Surcos trazados por el paso continuado de motos y bicicletas de montaña por las laderas del Cerro del Sol, dentro del Parque Periurnano Dehesa del Generalife./J. E. GÓMEZ
Surcos trazados por el paso continuado de motos y bicicletas de montaña por las laderas del Cerro del Sol, dentro del Parque Periurnano Dehesa del Generalife. / J. E. GÓMEZ

Los espacios naturales protegidos muestran las 'cicatrices' de la acción humana sobre los ecosistemas, extracciones de mineral y agua, incendios y alteración de laderas...
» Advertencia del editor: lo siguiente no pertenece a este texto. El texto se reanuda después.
$ cat src/verilog/lpt_port_pkg.sv
// constants, types and address map for the printer parallel port
package lpt_port_pkg;

  // ---------------------------------------------------------------
  // system i/o addresses
  // ---------------------------------------------------------------
  localparam logic [15:0] OPT_SEL_ADDR = 16'h0102;
  localparam logic [15:0] BASE_PAR1 = 16'h03bc;
  localparam logic [15:0] BASE_PAR2 = 16'h0378;
  localparam logic [15:0] BASE_PAR3 = 16'h0278;
  localparam logic [15:0] OFS_DATA = 16'h0000;
  localparam logic [15:0] OFS_STATUS = 16'h0001;
  localparam logic [15:0] OFS_CTRL = 16'h0002;

  // ---------------------------------------------------------------
  // option-select fields
  // ---------------------------------------------------------------
  localparam int OPT_COMPAT_BIT = 7;
  localparam int OPT_BASE_HI = 6;
  localparam int OPT_BASE_LO = 5;
  localparam logic [1:0] BASE_SEL_PAR1 = 2'h0;
  localparam logic [1:0] BASE_SEL_PAR2 = 2'h1;
  localparam logic [1:0] BASE_SEL_PAR3 = 2'h2;
  localparam logic [7:0] OPT_RESET = 8'h80;

  // ---------------------------------------------------------------
  // control register, bit 5 down to bit 0
  // ---------------------------------------------------------------
  typedef struct packed {
    logic dir_read;
    logic irq_en;
    logic choose_printer;
    logic init;
    logic linefeed_automatic;
    logic strobe;
  } ctrl_type;

  localparam int CTRL_W = 6;
  localparam ctrl_type CTRL_RESET = 6'h04;
  localparam logic [1:0] CTRL_RSVD = 2'h0;

  // ---------------------------------------------------------------
  // filtered printer-side status inputs
  // ---------------------------------------------------------------
  typedef struct packed {
    logic busy;
    logic ack_n;
    logic paper_out;
    logic printer_chosen;
    logic error_n;
  } pin_stat_type;

  localparam int STAT_PINS = 5;
  localparam int DATA_W = 8;
  localparam int SYNC_W = DATA_W + STAT_PINS;
  localparam logic [1:0] STAT_RSVD = 2'h0;
  localparam int STAT_IRQ_BIT = 2;
  // idle pin levels: acknowledge and error high, data and the rest low
  localparam logic [SYNC_W-1:0] SYNC_RESET = 13'h0009;

endpackage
JUAN ENRIQUE GÓMEZ y MERCHE S. CALLE

El daño es irreparable. El efecto del hombre sobre los ecosistemas es palpable, el mal es de tal magnitud que expertos en evolución humana como Richard Leakey, consideran que caminamos hacia la sexta extinción, que tiene la antropización como su principal causa. Solo hay que observar la imagen de los espacios naturales que nos rodean para ver las marcas que numerosas actividades humanas dejan en la naturaleza y comprender que son verdaderas heridas que suponen la pérdida de gran parte de los beneficios que los ecosistemas aportan a quienes viven en ellos. Casi todas las áreas naturales protegidas, desde el Espacio Natural de Sierra Nevada (con el parque nacional incluido), los parques de Huétor, Baza, Alhama, reservas naturales y parques periurbanos, muestran los 'bocados' de la acción humana, sufren la actividad de numerosas canteras (la mayoría legalizadas) a pesar de cambian de forma drástica el equilibrio de zonas consideradas de alto valor ecológico, muchas de ellas en terrenos dolomíticos cargados de endemismos y singularidad vegetal.

La agricultura intensiva gana la partida en áreas realmente frágiles como la totalidad de los sistemas montañosos del litoral granadino y almeriense. La alteración de laderas para invernaderos modifica el comportamiento de las derivas de aguas y tierras, e impide el crecimiento de la capa vegetal que evita la erosión. El plástico incrementa el efecto negativo del cambio climático y cambia los comportamientos ecosistémicos.

Desde hace unos años es habitual contemplar la alteración de grandes llanuras cerealistas en zonas de cultivos intensivos, para los que se ejecutan desecaciones continuadas de espacios endorreicos, humedales, algunos de ellos catalogados, como el de Baico en el municipio de Baza, y lagunas efímeras situadas entre los olivares de la comarca del Poniente de Granada.

No solo la actividad industrial genera heridas a la Tierra. En los parques naturales, las actividades deportivas como el uso de motos y bicicletas fuera de los carriles traza tremendas marcas en las laderas. Es difícil encontrar zonas de descenso de laderas donde no existan surcos lineales abiertos por este tipo de vehículos.

Desde hace años, la Fundación Biodiversidad lidera campañas para frenar la erosión, y el fomento de la colaboración con la naturaleza, como la Plataforma de Custodia del Territorio, un espacio para que empresas, instituciones y ciudadanos, se conviertan en cuidadores de los ecosistemas, y qué mejor intención para celebrar el Día de la Tierra, que empezar a cerrar sus heridas.